TASK OBJECTIVE
Which lines below contain "primary"? Pull them out.

[Start of section]

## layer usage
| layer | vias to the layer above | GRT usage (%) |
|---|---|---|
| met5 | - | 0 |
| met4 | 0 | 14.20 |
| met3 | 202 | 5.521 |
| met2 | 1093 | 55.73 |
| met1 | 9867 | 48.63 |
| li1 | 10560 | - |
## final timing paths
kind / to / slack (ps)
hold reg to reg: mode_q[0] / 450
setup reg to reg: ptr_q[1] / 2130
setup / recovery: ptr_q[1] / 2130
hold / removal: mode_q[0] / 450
## config.mk

```make
export PLATFORM = sky130hd
export DESIGN_NAME = pal_fuse_loader
export DESIGN_NICKNAME = d
export VERILOG_FILES = /design/src/rtl/pal_fuse_loader.sv
export SDC_FILE = /design/constraint.sdc
export NUM_CORES = 1
export LEC_CHECK = 0
export CORE_MARGIN = 10
export CORE_UTILIZATION = 40
export DETAILED_ROUTE_END_ITERATION = 16
export HOLD_SLACK_MARGIN = 0.12
export PLACE_DENSITY = 0.71
export RECOVER_POWER = 25
export SETUP_SLACK_MARGIN = 0.2
export SLEW_MARGIN = 15
export SYNTH_ARGS = -nofsm -noshare
export SYNTH_HDL_FRONTEND = slang
export SYNTH_SLANG_ARGS = --single-unit
```

## constraint.sdc

```tcl
create_clock -name clk -period 2.9 [get_ports clk]
set_input_delay 0.58 -clock clk [delete_from_list [all_inputs] [get_ports clk]]
set_output_delay 0.58 -clock clk [all_outputs]
set_load 0.05 [all_outputs]
```

## src/rtl/pal_fuse_loader.sv

```systemverilog
// pal_fuse_loader: serial fuse bitstream loader for the PAL fabric.
// Bits shift into a shadow register over cfg_valid/cfg_ready and the full
// word is committed atomically to config_out, so the planes keep running on
// the previous configuration while a new one loads.
// Optional feature macro: PAL_FUSE_PARITY_EN (appends one even-parity bit to
// every load; a bad parity aborts the commit and raises sticky cfg_error).
module pal_fuse_loader #(
  parameter int CFG_LEN   = 64,
  parameter int MSB_FIRST = 1
) (
  input  logic               clk,
  input  logic               rst,
  input  logic               cfg_start,
  input  logic               cfg_data,
  input  logic               cfg_valid,
  output logic               cfg_ready,
  output logic [CFG_LEN-1:0] config_out,
  output logic               config_valid,
  output logic               load_done,
  output logic               busy,
  output logic               cfg_error
);

  localparam int CW = $clog2(CFG_LEN + 1);

  typedef enum logic [1:0] {IDLE, SHIFT, CHECK, COMMIT} state_t;

  state_t             state, state_nxt;
  logic [CFG_LEN-1:0] shadow, shadow_shifted;
  logic [CW-1:0]      cnt;
  logic               restart;
  logic               shift_en;
  logic               last_bit;

  // Restart beats a coincident data bit, so a bit is taken only without cfg_start.
  assign shift_en = (state == SHIFT) && cfg_valid && !cfg_start;
  assign last_bit = (cnt == CW'(CFG_LEN - 1));

  generate
    if (MSB_FIRST != 0) begin : g_msb
      assign shadow_shifted = {shadow[CFG_LEN-2:0], cfg_data};
    end else begin : g_lsb
      assign shadow_shifted = {cfg_data, shadow[CFG_LEN-1:1]};
    end
  endgenerate

  // State register.
  always_ff @(posedge clk) begin
    if (rst) state <= IDLE;
    else     state <= state_nxt;
  end

  // Next-state and handshake/status outputs.
  always_comb begin
    state_nxt = state;
    cfg_ready = 1'b0;
    busy      = 1'b0;
    load_done = 1'b0;
    restart   = 1'b0;
    case (state)
      IDLE: begin
        if (cfg_start) begin
          restart   = 1'b1;
          state_nxt = SHIFT;
        end
      end
      SHIFT: begin
        cfg_ready = 1'b1;
        busy      = 1'b1;
        if (cfg_start) begin
          restart = 1'b1;
        end else if (cfg_valid && last_bit) begin
`ifdef PAL_FUSE_PARITY_EN
          state_nxt = CHECK;
`else
          state_nxt = COMMIT;
`endif
        end
      end
      CHECK: begin
`ifdef PAL_FUSE_PARITY_EN
        cfg_ready = 1'b1;
        busy      = 1'b1;
        if (cfg_start) begin
          restart   = 1'b1;
          state_nxt = SHIFT;
        end else if (cfg_valid) begin
          state_nxt = (^{shadow, cfg_data}) ? IDLE : COMMIT;
        end
`else
        state_nxt = IDLE;
`endif
      end
      COMMIT: begin
        load_done = 1'b1;
        state_nxt = IDLE;
      end
      default: state_nxt = IDLE;
    endcase
  end

  // Shadow/counter datapath and the atomic commit of the fuse vector.
  always_ff @(posedge clk) begin
    if (rst) begin
      shadow       <= '0;
      cnt          <= '0;
      config_out   <= '0;
      config_valid <= 1'b0;
    end else begin
      if (restart) begin
        shadow <= '0;
        cnt    <= '0;
      end else if (shift_en) begin
        shadow <= shadow_shifted;
        cnt    <= cnt + 1'b1;
      end
      if (state == COMMIT) begin
        config_out   <= shadow;
        config_valid <= 1'b1;
      end
    end
  end

`ifdef PAL_FUSE_PARITY_EN
  // Sticky parity error: set on a bad parity bit, cleared by the next start.
  always_ff @(posedge clk) begin
    if (rst)
      cfg_error <= 1'b0;
    else if (restart)
      cfg_error <= 1'b0;
    else if (state == CHECK && cfg_valid && ^{shadow, cfg_data})
      cfg_error <= 1'b1;
  end
`else
  assign cfg_error = 1'b0;
`endif

endmodule

```

==> flow_summary.yaml, run 1 <==
sta:
  tns_ps: 0
  slew_headroom_pct: 13.4
  drv_slew: 0
  min_period_over_period_pct: 85.4
  rsz0062_at_grt: "false"
  finalCriticalPeriod_ps: 2480
  max_clock_freq_ghz: 0.404
  whs_ps: 451
  tightestPinTransition_ps: 1300
  setup_viol: 0
  hold_violations: 0
  finClkSkew_ps: 6.14
floorplan:
  core_area_um2: 11900
  initial_core_util_pct: 40.5
  placementRows: 40
  ios: 74
  fp.dieW_um: 130
  die_area_um2: 16800
  fp.dieH_um: 130
global_route:
  grt_max_degree: 71
  grt-ovfl-total: 0
  grt_use_total_pct: 12.6
  grt_pass1_wl_um: 17300
  grt_pass1_vias: 3705
  antenna_found_initial: 0
logic_synthesis:
  synth_top_area_share_pct: 57.3
  synthDistinctLibCells: 27
  ys_ff_latch: 138
  yosysMostFrequentCell: "nand2_1"
  netlist_area_um2: 4820
  synthTopCellsByArea: "dfxtp_1 57%, nand2_1 20%, a21oi_1 14%"
  synthesis.instances: 612
  syn-num-nets: 618
  synth_area_per_cell_um2: 7.88
  synth_edf_count: 0
  ys_seq_area_share_pct: 57.3
  synth_common_cells: "262 x nand2_1, 138 x dfxtp_1, 133 x a21oi_1, 30 x clkbuf_1, 8 x buf_2"
  synth_top_area_cell: "dfxtp_1"
  synth_warnings: 0
  async_flop_share_pct: 0
  synthFlopType: "dfxtp_1"
clock_network:
  clock_tree.root_cell: "clkbuf_16"
  clock_path_buffers: 2
  worst_skew_pair.late_latency_ps: 410
  ctsHoldBuffers: 0
  cts_sinks: 138
  clk_pin_slew_ps: 60
  htreeDepth: 4
  cts_buffers: 17
  cts_resized: 0
  cts_tree: "done"
  postCtsSetupBuffers: 0
job:
  cap_violations: 0
worst_hold_path:
  hold_path.class: "register to register"
  hold_depth: 2
drt:
  viasPerCell: 4.79
  drt-initial-drc-count: 286
  antenna_left: 0
  wl_per_cell_um: 12.6
  wl_um: 10300
  drc: 0
  num_vias: 3940
  firstDrtPassIters: 4
finish:
  fin_nets: 669
  synthToLayoutAreaGrowth_pct: 29.2
  drive_above_1_share_pct: 6.51
  antenna_cells: 0
  fillers: 1141
run_status:
  status: "finished clean"
worst_setup_path:
  critPathMaxStageDelay_ps: 960
  required_ps: 3180
  crit_path_max_fanout: 68
  crit_type: "primary input to register"
  slowest_stage: "clkbuf_2"
  crit_path_end_kind: "register"
  critPathArrivalTime_ps: 2750
  path_cells: "dlygate4sd3_1, and4bb_2, clkbuf_2, a21o_1, a21oi_1"
  reg2reg_depth: 4
  critPathLaunchType: "primary input"
power_and_ir_drop:
  power_mw: 4.24
  ir_drop_mv: 0.361
  p_per_area_nw_per_um2: 682
  leakagePower_nw: 1.97
placement:
  dp.final_hpwl_um: 6450
  portBuffers: 72
  routabilityCongestion: 0.744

[End of section]

YOUR RESPONSE
  crit_type: "primary input to register"
  critPathLaunchType: "primary input"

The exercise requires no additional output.